Justin Moore singles chronology
| "Why We Drink" (2019) | "We Didn't Have Much" (2020) | "With a Woman You Love" (2021) |

= We Didn't Have Much =

2021 song by Justin Moore

"We Didn't Have Much" is a song recorded by American country music singer Justin Moore. It was released on October 9, 2020 as the lead single from his sixth studio album Straight Outta the Country.
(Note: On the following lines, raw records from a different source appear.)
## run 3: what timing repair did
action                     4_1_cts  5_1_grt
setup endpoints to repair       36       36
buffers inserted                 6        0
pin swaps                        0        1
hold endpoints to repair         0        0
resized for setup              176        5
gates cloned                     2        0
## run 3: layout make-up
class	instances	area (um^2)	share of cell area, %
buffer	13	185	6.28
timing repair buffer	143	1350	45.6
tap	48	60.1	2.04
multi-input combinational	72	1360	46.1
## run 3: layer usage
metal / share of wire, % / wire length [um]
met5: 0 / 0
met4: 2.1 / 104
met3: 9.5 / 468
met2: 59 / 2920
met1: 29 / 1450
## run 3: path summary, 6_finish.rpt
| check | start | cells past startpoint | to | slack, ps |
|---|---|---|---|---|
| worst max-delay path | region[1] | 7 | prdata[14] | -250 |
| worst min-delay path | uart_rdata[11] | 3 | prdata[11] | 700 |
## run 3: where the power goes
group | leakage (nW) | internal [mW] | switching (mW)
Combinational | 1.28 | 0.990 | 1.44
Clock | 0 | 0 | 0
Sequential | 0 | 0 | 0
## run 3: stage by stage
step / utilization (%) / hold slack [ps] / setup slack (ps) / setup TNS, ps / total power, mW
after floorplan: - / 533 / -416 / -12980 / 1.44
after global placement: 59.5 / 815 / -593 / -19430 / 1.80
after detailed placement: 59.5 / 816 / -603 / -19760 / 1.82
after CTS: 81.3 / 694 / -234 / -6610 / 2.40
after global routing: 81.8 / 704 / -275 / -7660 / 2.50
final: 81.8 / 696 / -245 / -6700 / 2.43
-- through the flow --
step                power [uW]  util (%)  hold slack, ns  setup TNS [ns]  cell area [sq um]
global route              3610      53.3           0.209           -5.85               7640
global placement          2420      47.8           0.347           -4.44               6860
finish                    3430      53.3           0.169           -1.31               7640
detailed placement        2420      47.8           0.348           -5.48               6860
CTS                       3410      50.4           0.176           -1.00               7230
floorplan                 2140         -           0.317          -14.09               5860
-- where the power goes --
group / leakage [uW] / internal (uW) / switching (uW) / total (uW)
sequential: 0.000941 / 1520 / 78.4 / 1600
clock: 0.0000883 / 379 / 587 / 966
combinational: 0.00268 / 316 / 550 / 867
[config.mk]
export PLATFORM = sky130hd
export DESIGN_NAME = button_irq
export DESIGN_NICKNAME = d
export VERILOG_FILES = /design/src/common/soc_periph_pkg.sv /design/src/hw/button_irq.sv
export VERILOG_INCLUDE_DIRS = /design/src /design/src/common
export SDC_FILE = /design/constraint.sdc
export NUM_CORES = 1
export LEC_CHECK = 0
export BUFFER_PORTS_ARGS = -buffer_cell sky130_fd_sc_hd__buf_2
export CAP_MARGIN = 40
export CORE_ASPECT_RATIO = 0.75
export CORE_MARGIN = 2
export CORE_UTILIZATION = 41
export CTS_CLUSTER_SIZE = 8
export DETAILED_ROUTE_END_ITERATION = 12
export PLACE_DENSITY = 0.84
export SETUP_SLACK_MARGIN = 0.4
export SKIP_CTS_REPAIR_TIMING = 1
export SYNTH_ARGS = -nofsm -noshare
export SYNTH_HDL_FRONTEND = slang
export SYNTH_SLANG_ARGS = --single-unit
[constraint.sdc]
create_clock -name sysclk -period 2.2 [get_ports sysclk]
set_clock_uncertainty 0.15 [all_clocks]
set_input_delay 0.33 -clock sysclk [delete_from_list [all_inputs] [get_ports sysclk]]
set_output_delay 0.33 -clock sysclk [all_outputs]
set_load 0.03 [all_outputs]
File: src/xtea_enc.sv
`timescale 1ns/10ps

module xtea_enc import xtea_pkg::*; (
    input  logic      clock,
    input  logic      reset,
    xtea_core_if.core bus
);

    xtea_block_u           blk;
    logic [xtea_key_w-1:0] key_q;
    logic [31:0]           sum;
    logic [31:0]           sum_next;
    logic [31:0]           v0_next;
    logic [31:0]           v1_next;
    logic [5:0]            count;
    logic                  running;
    logic                  ready_q;

    function automatic logic [31:0] mix(input logic [31:0] v);
        return ((v << 4) ^ (v >> 5)) + v;
    endfunction

    // k[0] sits in the top word of the key.
    function automatic logic [31:0] key_word(input logic [xtea_key_w-1:0] k,
                                             input logic [1:0] idx);
        return k[(3 - idx) * 32 +: 32];
    endfunction

    // both rounds of one cycle, v1 sees the new v0 and sum.
    assign sum_next = sum + xtea_delta;
    assign v0_next  = blk.half.v0 +
                      (mix(blk.half.v1) ^ (sum + key_word(key_q, sum[1:0])));
    assign v1_next  = blk.half.v1 +
                      (mix(v0_next) ^ (sum_next + key_word(key_q, sum_next[12:11])));

    always_ff @(posedge clock) begin
        if (reset) begin
            running <= 1'b0;
            count   <= '0;
            ready_q <= 1'b0;
        end else begin
            ready_q <= 1'b0;
            if (bus.start) begin
                running <= 1'b1;
                count   <= '0;
            end else if (running) begin
                if (count == xtea_cycles) begin
                    running <= 1'b0;
                    ready_q <= 1'b1;
                end else begin
                    count <= count + 6'd1;
                end
            end
        end
    end

    always_ff @(posedge clock) begin
        if (bus.start) begin
            blk.word <= bus.block;
            key_q    <= bus.key;
            sum      <= '0;
        end else if (running && count != xtea_cycles) begin
            blk.word <= {v0_next, v1_next};
            sum      <= sum_next;
        end
    end

    assign bus.ready  = ready_q;
    assign bus.result = blk.word;

endmodule
===== src/hw/apb_ref_timer.sv =====
// counts ref_clk_i rising edges; ref_clk_i must be slower than clk_i/4 for every edge to be seen
`timescale 1ns/1ps

module apb_ref_timer (
  input  logic                     clk_i,
  input  logic                     arst_n_i,
  input  soc_periph_pkg::apb_req_t apb_req_i,
  output soc_periph_pkg::apb_rsp_t apb_rsp_o,
  input  logic                     ref_clk_i,
  input  logic                     stoptimer_i,
  output logic                     timer_evt_o,
  output logic                     ref_rise_o,
  output logic                     ref_fall_o
);

  logic                                      wr_en;
  logic [7:0]                                reg_ofs;
  logic [2:0]                                ref_sync_q;   // 2 sync stages + delayed copy
  logic                                      rise_q;
  logic                                      fall_q;
  logic                                      enable_q;     // CTRL bit 0
  logic [soc_periph_pkg::APB_DATA_WIDTH-1:0] count_q;
  logic [soc_periph_pkg::APB_DATA_WIDTH-1:0] cmp_q;
  logic                                      tick;         // counted edge
  logic                                      match_q;

  assign wr_en   = apb_req_i.psel & apb_req_i.penable & apb_req_i.pwrite;
  assign reg_ofs = apb_req_i.paddr[7:0];
  assign tick    = rise_q & enable_q & ~stoptimer_i;

  always_ff @(posedge clk_i or negedge arst_n_i) begin
    if (!arst_n_i) begin
      ref_sync_q <= '0;
      rise_q     <= 1'b0;
      fall_q     <= 1'b0;
      enable_q   <= 1'b0;
      count_q    <= '0;
      cmp_q      <= '1;     // all ones, never matches early
      match_q    <= 1'b0;
    end else begin
      ref_sync_q <= {ref_sync_q[1:0], ref_clk_i};
      rise_q     <= ref_sync_q[1] & ~ref_sync_q[2];
      fall_q     <= ~ref_sync_q[1] & ref_sync_q[2];
      match_q    <= tick & (count_q == cmp_q);
      // bus write wins over the count update
      if (wr_en && reg_ofs == soc_periph_pkg::TIMER_COUNT_OFS) begin
        count_q <= apb_req_i.pwdata;
      end else if (tick) begin
        count_q <= (count_q == cmp_q) ? '0 : count_q + 1'b1;   // wrap at compare
      end
      if (wr_en && reg_ofs == soc_periph_pkg::TIMER_CTRL_OFS) begin
        enable_q <= apb_req_i.pwdata[0];
      end
      if (wr_en && reg_ofs == soc_periph_pkg::TIMER_CMP_OFS) begin
        cmp_q <= apb_req_i.pwdata;
      end
    end
  end

  always_comb begin
    apb_rsp_o        = '0;
    apb_rsp_o.pready = 1'b1;
    case (reg_ofs)
      soc_periph_pkg::TIMER_CTRL_OFS:  apb_rsp_o.prdata[0] = enable_q;
      soc_periph_pkg::TIMER_COUNT_OFS: apb_rsp_o.prdata    = count_q;
      soc_periph_pkg::TIMER_CMP_OFS:   apb_rsp_o.prdata    = cmp_q;
      default: ;
    endcase
  end

  assign timer_evt_o = match_q;
  assign ref_rise_o  = rise_q;
  assign ref_fall_o  = fall_q;

endmodule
The song was written by Randy Montana, Paul DiGiovanni and Jeremy Stover, who also produced it with Scott Borchetta.

==Background==
Moore said in a statement: "I think it's a poignant lyric for this time in our lives also. 2020 has led my family and I to lead a more simple life than what we are accustomed to", remarking on the beauty in that simplicity.

==Content==
Chris Parton of website Sounds Like Nashville referred to the song as talking his life since COVID-19 pandemic, Moore also said: "And I think this song is very very poignant if that were to apply to your life as well. Not concerned with certain things that sometimes we get wrapped up in on a day-to-day basis, and now going and borrowing eggs and flour and stuff from your neighbors and all that good stuff that we maybe had gotten away from. I know myself and my family had done that throughout this time. I think this song is very time sensitive in that regard."

==Charts==

===Weekly charts===

Weekly chart performance for "We Didn't Have Much"
| Chart (2020–2021) | Peak position |
|---|---|
| Canada Hot 100 (Billboard) | 67 |
| Canada Country (Billboard) | 5 |
| US Billboard Hot 100 | 41 |
| US Country Airplay (Billboard) | 1 |
| US Hot Country Songs (Billboard) | 7 |

===Year-end charts===

Year-end chart performance for "We Didn't Have Much"
| Chart (2021) | Position |
|---|---|
| US Country Airplay (Billboard) | 10 |
| US Hot Country Songs (Billboard) | 39 |

==Certifications==

Certifications for "We Didn't Have Much"
| Region | Certification | Certified units/sales |
| Canada (Music Canada) | Gold | 40,000^{‡} |
| United States (RIAA) | Platinum | 1,000,000^{‡} |
^{‡} Sales+streaming figures based on certification alone.